Your objective: What appears from the first line of the data below through the line containing "localparam [3:0] OP_SHLC", both included, should be copied exactly, and nothing else.

Collected data
--- START ---

What follows belongs to an exercise in optimizing a design on an open flow for small area, a short achievable clock period and few clock cycles; a production flow would make more cautious choices. In this exercise RTL edits were held to simulation tests only and were not proved equivalent to the original. Power and IR drop assume default switching activity.

### flow/config.mk
export PLATFORM = sky130hd
export DESIGN_NAME = gfd
export DESIGN_NICKNAME = gfd
export VERILOG_FILES = /design/flow/design.v
export SDC_FILE = /design/flow/constraint.sdc
export NUM_CORES = 8
export LEC_CHECK = 0
export ABC_AREA = 0
export CAP_MARGIN = 60
export CORE_MARGIN = 2
export CORE_UTILIZATION = 35
export CTS_CLUSTER_DIAMETER = 80
export CTS_CLUSTER_SIZE = 20
export PLACE_DENSITY = 0.65
export SETUP_SLACK_MARGIN = 5
export SLEW_MARGIN = 60
export SYNTH_HIERARCHICAL = 1
export TNS_END_PERCENT = 5
### flow/constraint.sdc
create_clock -name core_clock -period 12.0 [get_ports {clk}]
set_input_delay 2.4000 -clock core_clock [delete_from_list [all_inputs] [get_ports {clk}]]
set_output_delay 2.4000 -clock core_clock [all_outputs]
set_load 0.01 [all_outputs]
### flow/design.v
module gfd (
    input  wire        clk,
    input  wire        rst,
    input  wire        cmd_valid,
    output wire        cmd_ready,
    input  wire [15:0] cmd,
    input  wire        h_req,
    input  wire        h_we,
    input  wire [9:0]  h_addr,
    input  wire [7:0]  h_wdata,
    output reg  [7:0]  h_rdata,
    output wire        h_ready,
    output wire        busy,
    output wire        fault
);
    localparam [3:0] OP_SHLC    = 4'h1;
    localparam [3:0] OP_DOUBLE  = 4'h2;
    localparam [3:0] OP_XORINTO = 4'h3;
    localparam [3:0] OP_XORTO   = 4'h4;
    localparam [3:0] OP_XORR    = 4'h5;
    localparam [3:0] OP_SETLEN  = 4'h6;
    localparam [1:0] CAUSE_ILLEGAL = 2'd1;
    localparam [1:0] CAUSE_SIZE    = 2'd2;
    localparam [1:0] CAUSE_LENGTH  = 2'd3;
    reg [4095:0] cells;           
    reg [31:0]   lens_q;          
    reg          carry_q;
    reg          fault_q;
    reg [1:0]    cause_q;
    reg          busy_q;
    reg          shift_q;         
    reg          dbl_q;           
    reg          shlc_q;          
    reg          pass_q;          
    reg          xq_q;            
    reg          ph_q;            
    reg          ser_q;           
    reg          cpy_q;           
    reg          first_q;         
    reg [1:0]    rd_q;
    reg [1:0]    rp_q;            
    reg [1:0]    rq_q;            
    reg [7:0]    n_q;             
    reg [1:0]    c_q;             
    reg          cin_q;           
    reg [6:0]    off_q;           
    reg [6:0]    j_q;             
    reg [6:0]    w_q;             
    assign cmd_ready = ~busy_q;
    assign h_ready   = ~busy_q;
    assign busy      = busy_q;
    assign fault     = fault_q;
    wire issue   = cmd_valid && !busy_q && !rst;
    wire host_we = h_req && h_we && !busy_q && !rst && !h_addr[9];
    wire [3:0] c_op = cmd[15:12];
    wire [1:0] c_rd = cmd[11:10];
    wire [1:0] c_ra = cmd[9:8];
    wire [1:0] c_rb = cmd[7:6];
    wire [7:0] c_imm = cmd[7:0];
    wire [7:0] len_rd = lens_q[{c_rd, 3'b000} +: 8];
    wire [7:0] len_ra = lens_q[{c_ra, 3'b000} +: 8];
    wire [7:0] len_rb = lens_q[{c_rb, 3'b000} +: 8];
    wire [7:0] c_off  = len_ra - len_rb;
    reg        c_legal;
    reg [1:0]  c_cause;
    always @(*) begin
        c_legal  = 1'b0;
        c_cause  = 2'd0;
        case (c_op)
            OP_SHLC: begin
                c_legal = (cmd[7:0] == 8'd0);
                if (len_rd != len_ra) c_cause = CAUSE_LENGTH;
            end
            OP_DOUBLE: begin
                c_legal = (cmd[7:0] == 8'd0);
                if (!(len_ra == 8'd8 || len_ra == 8'd16 || len_ra == 8'd32 ||
                      len_ra == 8'd64 || len_ra == 8'd128))
                    c_cause = CAUSE_SIZE;
            end
            OP_XORINTO: begin
                c_legal = (cmd[7:0] == 8'd0);
                if (len_rd < len_ra) c_cause = CAUSE_LENGTH;
            end
            OP_XORTO: begin
                c_legal = (cmd[5:0] == 6'd0);
                if (len_rd < len_rb || len_ra < len_rb) c_cause = CAUSE_LENGTH;
            end
            OP_XORR: begin
                c_legal = (cmd[5:0] == 6'd0);
                if (len_ra < len_rb) c_cause = CAUSE_LENGTH;
            end
            OP_SETLEN: begin
                c_legal = (cmd[9:8] == 2'd0) && (c_imm <= 8'd128);
            end
            default: c_legal = 1'b0;
        endcase
        if (!c_legal) c_cause = CAUSE_ILLEGAL;
    end
    wire [7:0] c_n     = (c_op == OP_XORTO) ? len_rb : len_ra;
    wire       c_ser   = (c_op == OP_XORR) && (c_off != 8'd0) && (len_rb != 8'd0);
    wire [7:0] c_nm1   = c_n - 8'd1;
    wire [7:0] c_offm1 = off_q - 7'd1;
    wire       c_xor   = (c_op == OP_XORINTO) || (c_op == OP_XORTO) ||
                         (c_op == OP_XORR && c_off == 8'd0);
    wire       c_zero  = (c_op == OP_XORINTO) ? (c_rd == c_ra) :
                         (c_op == OP_XORTO || c_op == OP_XORR) ? (c_ra == c_rb) : 1'b0;
    wire       run   = busy_q && !rst;
    wire [1:0] p_reg = ph_q ? rq_q : rp_q;
    wire [1:0] p_ch  = ser_q ? (ph_q ? w_q[6:5] : j_q[6:5]) : c_q;
    wire [1:0] wr_ch = ser_q ? w_q[6:5] : c_q;
    wire [15:0] p_rsel = busy_q ? (16'd1 << {p_reg, p_ch}) : 16'd0;
    wire [127:0] p_sel;
    wire [255:0] port_p;
    reg  [255:0] t_q;
    always @(posedge clk) begin
        if (ph_q)
            t_q <= port_p;
    end
    wire [255:0] port_t = t_q & {256{run && xq_q}};
    genvar g, k, c;
    generate
        for (g = 0; g < 8; g = g + 1) begin : g_pdec
            gfd_pdec u_pd (.a(h_addr[8:5]), .idle(~busy_q), .rs(p_rsel), .ps(p_sel[16*g +: 16]));
        end
        for (g = 0; g < 32; g = g + 1) begin : g_port
            wire [127:0] b;
            for (k = 0; k < 4; k = k + 1) begin : g_k
                for (c = 0; c < 4; c = c + 1) begin : g_c
                    assign b[(4*k + c)*8 +: 8] = cells[(128*k + 32*c + g)*8 +: 8];
                end
            end
            gfd_sel16 u_p (.b(b), .s(p_sel[16*(g/4) +: 16]), .y(port_p[g*8 +: 8]));
        end
    endgenerate
    wire [31:0] h_lane = h_addr[9] ? 32'd0 : (32'd1 << h_addr[4:0]);
    wire [31:0] j_lane = 32'd1 << j_q[4:0];
    wire [31:0] w_lane = 32'd1 << w_q[4:0];
    wire [7:0]  ser_byte;
    wire [31:0] host_grp_n;                        
    wire [31:0] ser_grp;
    generate
        for (g = 0; g < 4; g = g + 1) begin : g_bsel
            gfd_bsel8n u_hsel (.v(port_p[64*g +: 64]), .oh(h_lane[8*g +: 8]), .yn(host_grp_n[8*g +: 8]));
            gfd_bsel8 u_ssel (.v(port_p[64*g +: 64]), .oh(j_lane[8*g +: 8]), .y(ser_grp[8*g +: 8]));
        end
    endgenerate
    assign ser_byte  = ser_grp[7:0] | ser_grp[15:8] | ser_grp[23:16] | ser_grp[31:24];
    wire [3:0] msb_b0 = {cells[3*1024 + 7], cells[2*1024 + 7], cells[1024 + 7], cells[7]};
    wire       top    = msb_b0[rp_q];
    wire [7:0]  rem = n_q - {1'b0, c_q, 5'd0};    
    wire [32:0] therm;                             
    generate
        for (g = 0; g <= 32; g = g + 1) begin : g_therm
            assign therm[g] = (g < rem);
        end
    endgenerate
    wire last_j = (j_q == 7'd0);
    wire sh_e   = run && shift_q;
    wire pass_e = run && pass_q;
    wire ser_e  = run && ser_q && !ph_q;
    wire hw_e   = !busy_q && !rst;
    wire poly_e = run && dbl_q && first_q && top;
    wire [255:0] src;
    wire [31:0]  lmask;
    generate
        for (g = 0; g < 32; g = g + 1) begin : g_lane
            wire cin = (g < 31) ? (port_p[(g+1)*8 + 7] & therm[g+1]) : (cin_q & therm[32]);
            reg  [7:0] poly;
            always @(*) begin
                poly = 8'h00;
                if (poly_e) begin
                    case (n_q)
                        8'd8:   if (g == 7)  poly = 8'h1B;
                        8'd16:  if (g == 15) poly = 8'h87;
                        8'd32:  if (g == 31) poly = 8'h25; else if (g == 30) poly = 8'h04;
                        8'd64:  if (g == 31) poly = 8'h25; else if (g == 30) poly = 8'h01;
                        8'd128: if (g == 31) poly = 8'h43; else if (g == 29) poly = 8'h08;
                        default: poly = 8'h00;
                    endcase
                end
            end
            localparam HASPOLY = (g == 7 || g == 15 || g == 29 || g == 30 || g == 31) ? 1 : 0;
            gfd_lane #(.HASPOLY(HASPOLY)) u_lane (
                .pb(port_p[g*8 +: 8]), .cin(cin), .qb(port_t[g*8 +: 8]), .sbyte(ser_byte), .sh(sh_e),
                .pass(pass_e), .sw(ser_e & w_lane[g]), .hwd(h_wdata), .hw(hw_e), .poly(poly),
                .src(src[g*8 +: 8]));
            assign lmask[g] = ser_q ? w_lane[g] : therm[g];
        end
    endgenerate
    wire [15:0] rc_en = rst ? 16'hFFFF :
                        busy_q ? (ph_q ? 16'd0 : (16'd1 << {rd_q, wr_ch})) :
                        (host_we ? (16'd1 << h_addr[8:5]) : 16'd0);
    wire [31:0] lane_en = rst ? 32'hFFFF_FFFF : busy_q ? lmask : h_lane;
    generate
        for (k = 0; k < 4; k = k + 1) begin : g_reg
            for (c = 0; c < 4; c = c + 1) begin : g_chunk
                for (g = 0; g < 32; g = g + 1) begin : g_cell
                    wire cell_en = rc_en[4*k + c] && lane_en[g];
                    always @(posedge clk) begin
                        if (cell_en)
                            cells[(128*k + 32*c + g)*8 +: 8] <= src[g*8 +: 8];
                    end
                end
            end
        end
    endgenerate
    always @(posedge clk) begin
        if (rst) begin
            lens_q  <= 32'd0;
            carry_q <= 1'b0;
            fault_q <= 1'b0;
            cause_q <= 2'd0;
            busy_q  <= 1'b0;
            shift_q <= 1'b0;
            dbl_q   <= 1'b0;
            shlc_q  <= 1'b0;
            pass_q  <= 1'b0;
            xq_q    <= 1'b0;
            ph_q    <= 1'b0;
            ser_q   <= 1'b0;
            cpy_q   <= 1'b0;
            first_q <= 1'b0;
            rd_q    <= 2'd0;
            rp_q    <= 2'd0;
            rq_q    <= 2'd0;
            n_q     <= 8'd0;
            c_q     <= 2'd0;
            cin_q   <= 1'b0;
            off_q   <= 7'd0;
            j_q     <= 7'd0;
            w_q     <= 7'd0;
        end else if (busy_q) begin
            if (ph_q) begin
                ph_q <= 1'b0;                        
            end else if (ser_q) begin
                j_q <= j_q - 7'd1;
                w_q <= w_q - 7'd1;
                if (last_j) begin
                    if (cpy_q) begin
                        ser_q  <= 1'b0;
                        pass_q <= 1'b1;
                        xq_q   <= 1'b0;
                        rp_q   <= rq_q;
                        c_q    <= c_offm1[6:5];
                    end else begin
                        busy_q <= 1'b0;
                    end
                end else if (w_q[4:0] == 5'd0) begin
                    ph_q <= 1'b1;                    
                end
            end else begin
                first_q <= 1'b0;
                if (first_q && shlc_q) carry_q <= top;
                cin_q <= port_p[7];
                c_q   <= c_q - 2'd1;
                ph_q  <= xq_q;
                if (c_q == 2'd0) busy_q <= 1'b0;
            end
        end else if (issue && !fault_q) begin
            if (c_cause != 2'd0) begin
                fault_q <= 1'b1;
                cause_q <= c_cause;
            end else if (c_op == OP_SETLEN) begin
                lens_q[{c_rd, 3'b000} +: 8] <= c_imm;
            end else begin
                if (c_op == OP_DOUBLE || c_op == OP_XORR)
                    lens_q[{c_rd, 3'b000} +: 8] <= len_ra;
                rd_q    <= c_rd;
                rp_q    <= c_ra;
                rq_q    <= (c_op == OP_XORINTO) ? c_rd : c_rb;
                shift_q <= (c_op == OP_SHLC) || (c_op == OP_DOUBLE);
                dbl_q   <= (c_op == OP_DOUBLE);
                shlc_q  <= (c_op == OP_SHLC);
                pass_q  <= (c_op != OP_SHLC) && (c_op != OP_DOUBLE) && !c_zero;
                xq_q    <= c_xor && !c_zero;
                ph_q    <= c_xor && !c_zero;
                ser_q   <= 1'b0;
                cpy_q   <= 1'b0;
                first_q <= 1'b1;
                n_q     <= c_n;
                c_q     <= c_nm1[6:5];
                cin_q   <= 1'b0;
                off_q   <= c_off[6:0];
                j_q     <= len_rb[6:0] - 7'd1;
                w_q     <= len_ra[6:0] - 7'd1;
                if (c_ser) begin
                    busy_q <= 1'b1;
                    ser_q  <= 1'b1;
                    cpy_q  <= (c_rd != c_ra);
                    pass_q <= 1'b0;
                    xq_q   <= 1'b1;
                    ph_q   <= 1'b1;
                    rp_q   <= c_rb;
                    rq_q   <= c_ra;
                    n_q    <= c_off;
                end else if (c_n != 8'd0) begin
                    busy_q <= 1'b1;
                end else if (c_op == OP_SHLC) begin
                    carry_q <= 1'b0;
                end
            end
        end
    end
    reg  [7:0] misc;
    wire [7:0] rdata;
    always @(*) begin
        misc = 8'h00;
        if (h_addr == 10'h200)
            misc = {4'b0000, cause_q, carry_q, fault_q};
        else if (h_addr[9:2] == 8'b1000_0001)
            misc = lens_q[{h_addr[1:0], 3'b000} +: 8];
        h_rdata = rdata;
    end
    gfd_rdout u_rdout (.gn(host_grp_n), .misc(misc), .y(rdata));
endmodule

--- END ---

Your solution:
What follows belongs to an exercise in optimizing a design on an open flow for small area, a short achievable clock period and few clock cycles; a production flow would make more cautious choices. In this exercise RTL edits were held to simulation tests only and were not proved equivalent to the original. Power and IR drop assume default switching activity.

### flow/config.mk
export PLATFORM = sky130hd
export DESIGN_NAME = gfd
export DESIGN_NICKNAME = gfd
export VERILOG_FILES = /design/flow/design.v
export SDC_FILE = /design/flow/constraint.sdc
export NUM_CORES = 8
export LEC_CHECK = 0
export ABC_AREA = 0
export CAP_MARGIN = 60
export CORE_MARGIN = 2
export CORE_UTILIZATION = 35
export CTS_CLUSTER_DIAMETER = 80
export CTS_CLUSTER_SIZE = 20
export PLACE_DENSITY = 0.65
export SETUP_SLACK_MARGIN = 5
export SLEW_MARGIN = 60
export SYNTH_HIERARCHICAL = 1
export TNS_END_PERCENT = 5
### flow/constraint.sdc
create_clock -name core_clock -period 12.0 [get_ports {clk}]
set_input_delay 2.4000 -clock core_clock [delete_from_list [all_inputs] [get_ports {clk}]]
set_output_delay 2.4000 -clock core_clock [all_outputs]
set_load 0.01 [all_outputs]
### flow/design.v
module gfd (
    input  wire        clk,
    input  wire        rst,
    input  wire        cmd_valid,
    output wire        cmd_ready,
    input  wire [15:0] cmd,
    input  wire        h_req,
    input  wire        h_we,
    input  wire [9:0]  h_addr,
    input  wire [7:0]  h_wdata,
    output reg  [7:0]  h_rdata,
    output wire        h_ready,
    output wire        busy,
    output wire        fault
);
    localparam [3:0] OP_SHLC    = 4'h1;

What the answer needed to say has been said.